They cannot be in the same vlan as the new routers would introduce a L3 hop.  There are quite a few other issues -

1) GLBP gives you nothing as the source mac is always the active firewall and GLBP load balances based on mac address so it is not a solution even if the ISP would do it for you.

2) you would either have to readdress the ASAs or the ISP routers because you now need two subnets

3) because of 2) this might very well mess up your NAT because your ISP will currently have routes to any public IPs you are using to the ASA outside interface. They would now have to point to the new routers which means you would have to move the NAT to the new routers which would be a big change

4) a possible way around 3) would be to have a privately addressed link between your new routers and the ISP but the ISP would still need to update their routes to point to the new private IP for the HSRP active new router. This would mean you could leave the public addressing between your ASA outside interfaces and the new routers inside interfaces  (** see note at the bottom)

5) you would also need two new switches to interconnect your new routers to the ISP routers unless you can connect each router to evey other router but even if the ISP had spare interfaces on their routers i suspect they would charge a bit for this.

Note you may be able to use the existing switches and simply create a new vlan for these connections.

So if you introduced the new routers you would -

1) have a common vlan/IP subnet between your ASAs and the new routers. This should be the current IP subnet used for connectivity between the ASAs and the ISP routers

2) make one router HSRP active and configure PBR.  You also need to configure PBR on the standby for failover.

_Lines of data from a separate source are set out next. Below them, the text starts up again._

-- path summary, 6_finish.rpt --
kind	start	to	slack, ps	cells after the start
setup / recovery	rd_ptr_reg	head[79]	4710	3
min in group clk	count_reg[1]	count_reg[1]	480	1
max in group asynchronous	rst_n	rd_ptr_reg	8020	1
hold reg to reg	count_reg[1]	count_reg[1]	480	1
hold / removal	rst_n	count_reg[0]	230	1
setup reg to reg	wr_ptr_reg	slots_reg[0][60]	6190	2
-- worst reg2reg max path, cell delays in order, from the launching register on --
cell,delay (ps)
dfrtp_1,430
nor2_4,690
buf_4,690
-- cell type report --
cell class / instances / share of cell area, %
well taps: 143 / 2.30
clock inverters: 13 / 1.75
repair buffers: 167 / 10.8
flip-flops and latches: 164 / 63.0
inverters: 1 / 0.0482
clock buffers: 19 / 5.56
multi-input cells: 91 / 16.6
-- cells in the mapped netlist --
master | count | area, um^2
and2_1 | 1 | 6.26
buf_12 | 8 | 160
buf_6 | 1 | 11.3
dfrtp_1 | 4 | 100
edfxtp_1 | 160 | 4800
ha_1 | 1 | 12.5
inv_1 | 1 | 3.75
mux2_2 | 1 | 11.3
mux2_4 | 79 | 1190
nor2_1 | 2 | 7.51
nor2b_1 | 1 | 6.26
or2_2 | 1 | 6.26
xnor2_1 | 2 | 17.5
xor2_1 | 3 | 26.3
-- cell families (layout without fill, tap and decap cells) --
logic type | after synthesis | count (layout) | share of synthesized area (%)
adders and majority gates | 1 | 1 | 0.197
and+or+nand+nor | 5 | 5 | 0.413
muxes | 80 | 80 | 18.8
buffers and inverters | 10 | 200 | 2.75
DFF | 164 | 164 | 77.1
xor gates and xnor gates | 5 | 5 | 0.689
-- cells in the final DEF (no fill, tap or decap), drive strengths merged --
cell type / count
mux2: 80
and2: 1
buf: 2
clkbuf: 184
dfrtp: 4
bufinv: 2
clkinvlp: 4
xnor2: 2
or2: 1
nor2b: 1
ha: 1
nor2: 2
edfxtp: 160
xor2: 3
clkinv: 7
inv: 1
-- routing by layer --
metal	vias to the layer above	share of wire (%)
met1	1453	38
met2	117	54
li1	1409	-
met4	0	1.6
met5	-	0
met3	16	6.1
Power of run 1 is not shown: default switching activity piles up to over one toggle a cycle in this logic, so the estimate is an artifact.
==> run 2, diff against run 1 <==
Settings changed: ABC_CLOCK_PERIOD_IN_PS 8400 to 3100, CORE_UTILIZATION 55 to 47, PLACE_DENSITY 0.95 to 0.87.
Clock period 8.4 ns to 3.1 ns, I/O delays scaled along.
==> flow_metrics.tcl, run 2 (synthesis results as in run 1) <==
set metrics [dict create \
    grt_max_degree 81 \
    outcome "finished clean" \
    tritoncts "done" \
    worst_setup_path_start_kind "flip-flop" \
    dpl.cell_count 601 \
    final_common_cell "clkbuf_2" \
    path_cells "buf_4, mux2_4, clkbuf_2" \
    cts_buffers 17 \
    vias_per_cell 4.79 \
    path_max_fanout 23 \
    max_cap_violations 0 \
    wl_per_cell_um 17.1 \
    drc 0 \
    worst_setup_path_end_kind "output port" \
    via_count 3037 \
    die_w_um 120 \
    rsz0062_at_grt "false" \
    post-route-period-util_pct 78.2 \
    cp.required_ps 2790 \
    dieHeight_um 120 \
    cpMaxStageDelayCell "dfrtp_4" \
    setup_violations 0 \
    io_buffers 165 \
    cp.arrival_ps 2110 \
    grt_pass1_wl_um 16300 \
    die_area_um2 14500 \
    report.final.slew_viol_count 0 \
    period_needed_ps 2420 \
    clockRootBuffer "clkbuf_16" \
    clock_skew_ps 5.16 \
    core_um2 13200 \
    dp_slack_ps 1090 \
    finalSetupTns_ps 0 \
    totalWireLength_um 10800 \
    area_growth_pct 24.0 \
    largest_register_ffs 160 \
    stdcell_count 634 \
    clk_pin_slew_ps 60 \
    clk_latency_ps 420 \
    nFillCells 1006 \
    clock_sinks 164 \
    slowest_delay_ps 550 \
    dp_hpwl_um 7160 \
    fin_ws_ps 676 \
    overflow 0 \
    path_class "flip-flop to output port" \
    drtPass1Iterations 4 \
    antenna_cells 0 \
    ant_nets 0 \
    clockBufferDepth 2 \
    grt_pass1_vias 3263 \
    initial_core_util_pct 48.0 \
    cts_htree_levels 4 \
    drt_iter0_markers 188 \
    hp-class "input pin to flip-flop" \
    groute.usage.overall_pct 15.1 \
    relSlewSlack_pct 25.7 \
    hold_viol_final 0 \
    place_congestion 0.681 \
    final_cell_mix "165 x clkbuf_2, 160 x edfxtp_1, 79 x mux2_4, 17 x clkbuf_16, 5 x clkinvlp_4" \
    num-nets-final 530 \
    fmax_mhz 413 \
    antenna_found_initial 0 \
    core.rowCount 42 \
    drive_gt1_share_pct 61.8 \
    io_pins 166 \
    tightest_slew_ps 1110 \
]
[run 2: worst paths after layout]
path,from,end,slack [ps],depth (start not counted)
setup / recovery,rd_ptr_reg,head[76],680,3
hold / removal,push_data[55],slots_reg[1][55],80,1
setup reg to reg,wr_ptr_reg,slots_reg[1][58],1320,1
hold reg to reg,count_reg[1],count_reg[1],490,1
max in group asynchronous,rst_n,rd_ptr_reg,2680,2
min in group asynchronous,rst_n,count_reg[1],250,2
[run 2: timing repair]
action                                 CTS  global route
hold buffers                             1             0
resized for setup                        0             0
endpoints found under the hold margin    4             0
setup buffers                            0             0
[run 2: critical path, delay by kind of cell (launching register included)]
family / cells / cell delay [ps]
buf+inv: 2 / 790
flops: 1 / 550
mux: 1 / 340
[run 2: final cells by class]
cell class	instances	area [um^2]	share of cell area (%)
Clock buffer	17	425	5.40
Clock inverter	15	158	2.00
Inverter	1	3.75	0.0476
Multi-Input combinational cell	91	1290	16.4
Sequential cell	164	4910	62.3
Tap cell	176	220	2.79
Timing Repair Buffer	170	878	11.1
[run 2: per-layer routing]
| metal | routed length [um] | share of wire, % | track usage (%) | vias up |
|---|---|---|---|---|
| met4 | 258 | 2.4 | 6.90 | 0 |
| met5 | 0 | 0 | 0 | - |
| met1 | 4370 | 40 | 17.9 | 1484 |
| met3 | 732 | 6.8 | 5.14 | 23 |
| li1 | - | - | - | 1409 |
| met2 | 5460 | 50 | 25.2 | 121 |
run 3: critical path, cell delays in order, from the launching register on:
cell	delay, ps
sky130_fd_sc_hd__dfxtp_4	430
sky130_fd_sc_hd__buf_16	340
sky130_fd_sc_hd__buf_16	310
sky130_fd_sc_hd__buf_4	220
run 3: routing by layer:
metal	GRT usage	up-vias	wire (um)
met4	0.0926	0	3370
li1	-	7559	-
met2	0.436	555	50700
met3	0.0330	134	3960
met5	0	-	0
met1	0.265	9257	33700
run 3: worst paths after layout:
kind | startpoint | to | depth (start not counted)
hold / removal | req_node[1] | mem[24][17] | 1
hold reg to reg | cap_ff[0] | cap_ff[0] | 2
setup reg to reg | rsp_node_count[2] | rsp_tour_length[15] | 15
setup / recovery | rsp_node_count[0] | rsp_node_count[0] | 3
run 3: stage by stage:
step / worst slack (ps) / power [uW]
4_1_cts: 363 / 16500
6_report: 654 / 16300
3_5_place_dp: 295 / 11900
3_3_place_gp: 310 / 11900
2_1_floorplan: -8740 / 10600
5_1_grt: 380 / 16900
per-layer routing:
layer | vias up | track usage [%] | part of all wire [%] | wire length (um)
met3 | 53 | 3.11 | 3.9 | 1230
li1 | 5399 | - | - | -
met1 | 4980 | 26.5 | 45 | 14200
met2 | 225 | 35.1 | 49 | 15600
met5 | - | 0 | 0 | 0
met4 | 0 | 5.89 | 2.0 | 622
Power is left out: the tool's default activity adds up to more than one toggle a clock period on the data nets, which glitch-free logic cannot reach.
**src/rtl/rpc_pkg.sv**
```systemverilog
// ---------------------------------------------------------------------------
// rpc_pkg
// Shared constants and types of the rectangle polygon clipper.
// ---------------------------------------------------------------------------
`default_nettype none

package rpc_pkg;

  localparam int unsigned COORD_BITS_DEF = 12;
  localparam int unsigned STAGE_COUNT    = 4;
  localparam int unsigned CFG_IDX_BITS   = 2;

  // configuration register indexes
  localparam logic [CFG_IDX_BITS-1:0] CFG_A_X = 2'd0;
  localparam logic [CFG_IDX_BITS-1:0] CFG_A_Y = 2'd1;
  localparam logic [CFG_IDX_BITS-1:0] CFG_B_X = 2'd2;
  localparam logic [CFG_IDX_BITS-1:0] CFG_B_Y = 2'd3;

  // clip cell sequencer
  typedef enum logic [3:0] {
    ST_IDLE,    // waiting for a word
    ST_VTX,     // vertex: record first or set up edge
    ST_CLS,     // close: set up closing edge
    ST_MUL,     // magnitudes and product
    ST_DIV,     // one quotient bit a cycle
    ST_FIN,     // sign and truncation fix-up
    ST_EMIT_X,  // send crossing point
    ST_EMIT_V,  // send edge end vertex
    ST_EMIT_C   // send close marker
  } cell_state_t;

endpackage

`default_nettype wire

```
**src/rtl/rect_polygon_clipper.sv**
```systemverilog
// ---------------------------------------------------------------------------
// rect_polygon_clipper
// Streaming Sutherland-Hodgman clipper of a closed polygon to a rectangle.
// ---------------------------------------------------------------------------
// Vertices enter one word at a time, tlast on the final one, and pass a row
// of four clip cells (x = corner_a_x, y = corner_b_y, x = corner_b_x,
// y = corner_a_y) and an output hold stage. Each cell works on one word at a
// time and takes no new word until it is done with the last; an edge
// crossing its line goes through the cell's bit-serial divider, and the
// slowest cell sets the throughput. Results leave in order with tlast on the
// last vertex; a polygon clipped away gives one word with tuser set and zero
// coordinates. Corners are to be written through the cfg port only while the
// block is idle; the block itself does not enforce this. No clearing pass
// after reset.
// ---------------------------------------------------------------------------
`default_nettype none

module rect_polygon_clipper #(
  parameter int unsigned COORD_BITS = rpc_pkg::COORD_BITS_DEF,
  localparam int unsigned DW = ((2 * COORD_BITS + 7) / 8) * 8
) (
  input  wire logic                              clk,
  input  wire logic                              rst,
  input  wire logic                              cfg_we,
  input  wire logic [rpc_pkg::CFG_IDX_BITS-1:0]  cfg_index,
  input  wire logic [COORD_BITS-1:0]             cfg_data,
  input  wire logic                              s_axis_tvalid,
  output logic                                   s_axis_tready,
  input  wire logic [DW-1:0]                     s_axis_tdata,  // vertex_x, vertex_y
  input  wire logic                              s_axis_tlast,  // last_vertex
  output logic                                   m_axis_tvalid,
  input  wire logic                              m_axis_tready,
  output logic [DW-1:0]                          m_axis_tdata,  // out_x, out_y
  output logic                                   m_axis_tlast,  // last_out
  output logic                                   m_axis_tuser   // empty_poly
);
  import rpc_pkg::*;

  localparam int unsigned CB = COORD_BITS;

  logic signed [CB-1:0] a_x, a_y, b_x, b_y;

  // corner registers
  always_ff @(posedge clk) begin
    if (rst) begin
      a_x <= '0;
      a_y <= '0;
      b_x <= '0;
      b_y <= '0;
    end else if (cfg_we) begin
      case (cfg_index)
        CFG_A_X: a_x <= cfg_data;
        CFG_A_Y: a_y <= cfg_data;
        CFG_B_X: b_x <= cfg_data;
        CFG_B_Y: b_y <= cfg_data;
        default: ;
      endcase
    end
  end

  // links between cells; link 0 is the input
  logic                 lv [STAGE_COUNT+1];
  logic                 lr [STAGE_COUNT+1];
  logic signed [CB-1:0] lx [STAGE_COUNT+1];
  logic signed [CB-1:0] ly [STAGE_COUNT+1];
  logic                 lvt[STAGE_COUNT+1];
  logic                 lc [STAGE_COUNT+1];

  assign lv[0]         = s_axis_tvalid;
  assign s_axis_tready = lr[0];
  assign lx[0]         = s_axis_tdata[CB-1:0];
  assign ly[0]         = s_axis_tdata[2*CB-1:CB];
  assign lvt[0]        = 1'b1;
  assign lc[0]         = s_axis_tlast;

  for (genvar k = 0; k < STAGE_COUNT; k++) begin : g_cell
    rpc_cell #(.COORD_BITS(CB), .STAGE(k)) u_cell (
      .clk, .rst,
      .a_x, .a_y, .b_x, .b_y,
      .in_valid (lv[k]),   .in_ready (lr[k]),
      .in_x     (lx[k]),   .in_y     (ly[k]),
      .in_vert  (lvt[k]),  .in_close (lc[k]),
      .out_valid(lv[k+1]), .out_ready(lr[k+1]),
      .out_x    (lx[k+1]), .out_y    (ly[k+1]),
      .out_close(lc[k+1])
    );
    assign lvt[k+1] = !lc[k+1];
  end

  logic signed [CB-1:0] ox, oy;
  logic                 unused_vert;
  assign unused_vert = lvt[STAGE_COUNT];

  rpc_sink #(.COORD_BITS(CB)) u_sink (
    .clk, .rst,
    .in_valid (lv[STAGE_COUNT]), .in_ready(lr[STAGE_COUNT]),
    .in_x     (lx[STAGE_COUNT]), .in_y    (ly[STAGE_COUNT]),
    .in_close (lc[STAGE_COUNT]),
    .out_valid(m_axis_tvalid),   .out_ready(m_axis_tready),
    .out_x    (ox),              .out_y    (oy),
    .out_last (m_axis_tlast),    .out_empty(m_axis_tuser)
  );

  assign m_axis_tdata = DW'({oy, ox});

endmodule

`default_nettype wire

```
**src/rtl/rpc_cell.sv**
```systemverilog
// ---------------------------------------------------------------------------
// rpc_cell
// One clip stage: keeps first and previous vertex, clips each edge against
// one rectangle side and forwards vertices and the close marker.
// ---------------------------------------------------------------------------
`default_nettype none

module rpc_cell #(
  parameter int unsigned COORD_BITS = rpc_pkg::COORD_BITS_DEF,
  parameter int unsigned STAGE      = 0
) (
  input  wire logic                         clk,
  input  wire logic                         rst,
  input  wire logic signed [COORD_BITS-1:0] a_x,
  input  wire logic signed [COORD_BITS-1:0] a_y,
  input  wire logic signed [COORD_BITS-1:0] b_x,
  input  wire logic signed [COORD_BITS-1:0] b_y,
  input  wire logic                         in_valid,
  output logic                              in_ready,
  input  wire logic signed [COORD_BITS-1:0] in_x,
  input  wire logic signed [COORD_BITS-1:0] in_y,
  input  wire logic                         in_vert,
  input  wire logic                         in_close,
  output logic                              out_valid,
  input  wire logic                         out_ready,
  output logic signed [COORD_BITS-1:0]      out_x,
  output logic signed [COORD_BITS-1:0]      out_y,
  output logic                              out_close
);
  import rpc_pkg::*;

  localparam int unsigned CB   = COORD_BITS;
  localparam int unsigned PW   = 2 * (CB + 1);
  localparam int unsigned CW   = $clog2(PW + 1);
  localparam bit          EVEN = (STAGE % 2) == 0;

  cell_state_t state, state_next;

  logic signed [CB-1:0] tx, ty, first_x, first_y, prev_x, prev_y;
  logic signed [CB-1:0] e_vx, e_vy, a1, b1, ln, res;
  logic                 tclose, has_first, prev_in, e_vin, closing, neg;
  logic [PW-1:0]        pq;
  logic [CB:0]          rem, dd;
  logic [CW-1:0]        cnt;

  // clip line and kept side for this stage
  logic signed [CB-1:0] ln_now;
  logic                 keep_gt;
  always_comb begin
    case (STAGE)
      0: begin ln_now = a_x; keep_gt = (a_x < b_x);  end
      1: begin ln_now = b_y; keep_gt = !(a_y < b_y); end
      2: begin ln_now = b_x; keep_gt = !(a_x < b_x); end
      default: begin ln_now = a_y; keep_gt = (a_y < b_y); end
    endcase
  end

  // strict inside tests for the new vertex and the first vertex
  logic signed [CB-1:0] pt, pf;
  logic                 vin_t, vin_f;
  assign pt    = EVEN ? tx : ty;
  assign pf    = EVEN ? first_x : first_y;
  assign vin_t = keep_gt ? (pt > ln_now) : (pt < ln_now);
  assign vin_f = keep_gt ? (pf > ln_now) : (pf < ln_now);

  // crossing arithmetic operands
  logic signed [CB-1:0] a2, b2;
  logic signed [CB:0]   da, db, dt;
  logic [CB:0]          mda, mdb, mdt;
  logic [PW-1:0]        prod;
  logic                 zero;
  assign a2   = EVEN ? e_vx : e_vy;
  assign b2   = EVEN ? e_vy : e_vx;
  assign da   = {a2[CB-1], a2} - {a1[CB-1], a1};
  assign db   = {b2[CB-1], b2} - {b1[CB-1], b1};
  assign dt   = {ln[CB-1], ln} - {a1[CB-1], a1};
  assign mda  = da[CB] ? (CB+1)'(-da) : da;
  assign mdb  = db[CB] ? (CB+1)'(-db) : db;
  assign mdt  = dt[CB] ? (CB+1)'(-dt) : dt;
  assign prod = mdb * mdt;
  assign zero = (da == '0) || (db == '0) || (dt == '0);

  // restoring divide step
  logic [CB+1:0] rem_sh, rem_sub;
  logic          ge;
  assign rem_sh  = {rem, pq[PW-1]};
  assign ge      = rem_sh >= {1'b0, dd};
  assign rem_sub = rem_sh - {1'b0, dd};

  // quotient applied to the start coordinate, truncated toward zero
  logic signed [PW+1:0] b1x, qx, base0, base;
  assign b1x   = {{(PW+2-CB){b1[CB-1]}}, b1};
  assign qx    = {2'b00, pq};
  assign base0 = neg ? (b1x - qx) : (b1x + qx);
  always_comb begin
    base = base0;
    if (rem != '0) begin
      if (!neg && base0 < 0) base = base0 + 1;
      else if (neg && base0 > 0) base = base0 - 1;
    end
  end

  function automatic cell_state_t after_edge(input logic cl, input logic tc);
    if (cl) return ST_EMIT_C;
    else if (tc) return ST_CLS;
    else return ST_IDLE;
  endfunction

  function automatic cell_state_t dispatch(input logic p, input logic v,
                                           input logic cl, input logic tc);
    if (p && v) return ST_EMIT_V;
    else if (p != v) return ST_MUL;
    else return after_edge(cl, tc);
  endfunction

  // next state
  always_comb begin
    state_next = state;
    case (state)
      ST_IDLE:   if (in_valid) state_next = in_vert ? ST_VTX : ST_CLS;
      ST_VTX:    state_next = has_first ? dispatch(prev_in, vin_t, 1'b0, tclose)
                                        : after_edge(1'b0, tclose);
      ST_CLS:    state_next = has_first ? dispatch(prev_in, vin_f, 1'b1, tclose)
                                        : ST_EMIT_C;
      ST_MUL:    state_next = zero ? ST_FIN : ST_DIV;
      ST_DIV:    if (cnt == CW'(1)) state_next = ST_FIN;
      ST_FIN:    state_next = ST_EMIT_X;
      ST_EMIT_X: if (out_ready) state_next = e_vin ? ST_EMIT_V : after_edge(closing, tclose);
      ST_EMIT_V: if (out_ready) state_next = after_edge(closing, tclose);
      ST_EMIT_C: if (out_ready) state_next = ST_IDLE;
      default:   state_next = ST_IDLE;
    endcase
  end

  // outputs
  always_comb begin
    in_ready  = (state == ST_IDLE);
    out_valid = 1'b0;
    out_x     = e_vx;
    out_y     = e_vy;
    out_close = 1'b0;
    case (state)
      ST_EMIT_X: begin
        out_valid = 1'b1;
        out_x     = EVEN ? ln : res;
        out_y     = EVEN ? res : ln;
      end
      ST_EMIT_V: out_valid = 1'b1;
      ST_EMIT_C: begin
        out_valid = 1'b1;
        out_x     = '0;
        out_y     = '0;
        out_close = 1'b1;
      end
      default: ;
    endcase
  end

  // control state
  always_ff @(posedge clk) begin
    if (rst) begin
      state     <= ST_IDLE;
      has_first <= 1'b0;
      closing   <= 1'b0;
    end else begin
      state <= state_next;
      if (state == ST_VTX) begin
        has_first <= 1'b1;
        closing   <= 1'b0;
      end
      if (state == ST_CLS) begin
        has_first <= 1'b0;
        closing   <= 1'b1;
      end
    end
  end

  // datapath
  always_ff @(posedge clk) begin
    case (state)
      ST_IDLE: if (in_valid) begin
        tx     <= in_x;
        ty     <= in_y;
        tclose <= in_close;
      end
      ST_VTX: begin
        if (!has_first) begin
          first_x <= tx;
          first_y <= ty;
        end
        e_vx    <= tx;
        e_vy    <= ty;
        e_vin   <= vin_t;
        a1      <= EVEN ? prev_x : prev_y;
        b1      <= EVEN ? prev_y : prev_x;
        ln      <= ln_now;
        prev_x  <= tx;
        prev_y  <= ty;
        prev_in <= vin_t;
      end
      ST_CLS: begin
        e_vx  <= first_x;
        e_vy  <= first_y;
        e_vin <= vin_f;
        a1    <= EVEN ? prev_x : prev_y;
        b1    <= EVEN ? prev_y : prev_x;
        ln    <= ln_now;
      end
      ST_MUL: begin
        neg <= (db[CB] ^ dt[CB]) ^ da[CB];
        dd  <= mda;
        rem <= '0;
        pq  <= zero ? '0 : prod;
        cnt <= CW'(PW);
      end
      ST_DIV: begin
        rem <= ge ? rem_sub[CB:0] : rem_sh[CB:0];
        pq  <= {pq[PW-2:0], ge};
        cnt <= cnt - CW'(1);
      end
      ST_FIN: res <= base[CB-1:0];
      default: ;
    endcase
  end

endmodule

`default_nettype wire

```
**src/rtl/rpc_sink.sv**
```systemverilog
// ---------------------------------------------------------------------------
// rpc_sink
// Holds the newest clipped vertex until the next one or the close shows
// whether it ends the polygon; drives the output register.
// ---------------------------------------------------------------------------
`default_nettype none

module rpc_sink #(
  parameter int unsigned COORD_BITS = rpc_pkg::COORD_BITS_DEF
) (
  input  wire logic                         clk,
  input  wire logic                         rst,
  input  wire logic                         in_valid,
  output logic                              in_ready,
  input  wire logic signed [COORD_BITS-1:0] in_x,
  input  wire logic signed [COORD_BITS-1:0] in_y,
  input  wire logic                         in_close,
  output logic                              out_valid,
  input  wire logic                         out_ready,
  output logic signed [COORD_BITS-1:0]      out_x,
  output logic signed [COORD_BITS-1:0]      out_y,
  output logic                              out_last,
  output logic                              out_empty
);
  import rpc_pkg::*;

  logic signed [COORD_BITS-1:0] hold_x, hold_y;
  logic                         any_emitted;
  logic                         take;

  assign in_ready = !out_valid || out_ready;
  assign take     = in_valid && in_ready;

  // control
  always_ff @(posedge clk) begin
    if (rst) begin
      out_valid   <= 1'b0;
      any_emitted <= 1'b0;
    end else begin
      if (take) begin
        out_valid   <= in_close || any_emitted;
        any_emitted <= !in_close;
      end else if (out_ready) begin
        out_valid <= 1'b0;
      end
    end
  end

  // payload
  always_ff @(posedge clk) begin
    if (take) begin
      out_x     <= any_emitted ? hold_x : '0;
      out_y     <= any_emitted ? hold_y : '0;
      out_last  <= in_close;
      out_empty <= in_close && !any_emitted;
      if (!in_close) begin
        hold_x <= in_x;
        hold_y <= in_y;
      end
    end
  end

endmodule

`default_nettype wire

```
$ cat src/design/wscc_queue.sv
module wscc_queue import wscc_pkg::*; #(
  parameter int QUEUE_DEPTH = QUEUE_DEPTH_DEF,
  parameter int IDX_W       = $clog2(QUEUE_DEPTH)
) (
  input  logic             clk,
  input  logic             we,
  input  logic [IDX_W-1:0] waddr,
  input  q_entry_t         wdata,
  input  logic [IDX_W-1:0] raddr,
  output q_entry_t         rdata
);

  q_entry_t mem [QUEUE_DEPTH];
  q_entry_t rdata_r;

  always_ff @(posedge clk) begin
    if (we) begin
      mem[waddr] <= wdata;
    end
  end

  always_ff @(posedge clk) begin
    rdata_r <= mem[raddr];
  end

  assign rdata = rdata_r;

endmodule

3) run HSRP between the outside interfaces of your new routers and the ISP routers and use private addressing. The ISP would need to update their routes for your public subnet pointing to the HSRP active router.

4) there is not much point in running HSRP on the ISP routers as you are using PBR to specifically pick the next hop so on the new routers the default route would point to the 50Mbps router and then PBR for the other router.

 

This is not trivial and you need to decide whether it is worth all the reconfiguration plus the cost of the new routers (and maybe switches depending on spare ports). As i say running GLBP on the ISP routers gives you nothing so the only thing they could do for you would be PBR directly on their routers which i'm not sure they would want to do.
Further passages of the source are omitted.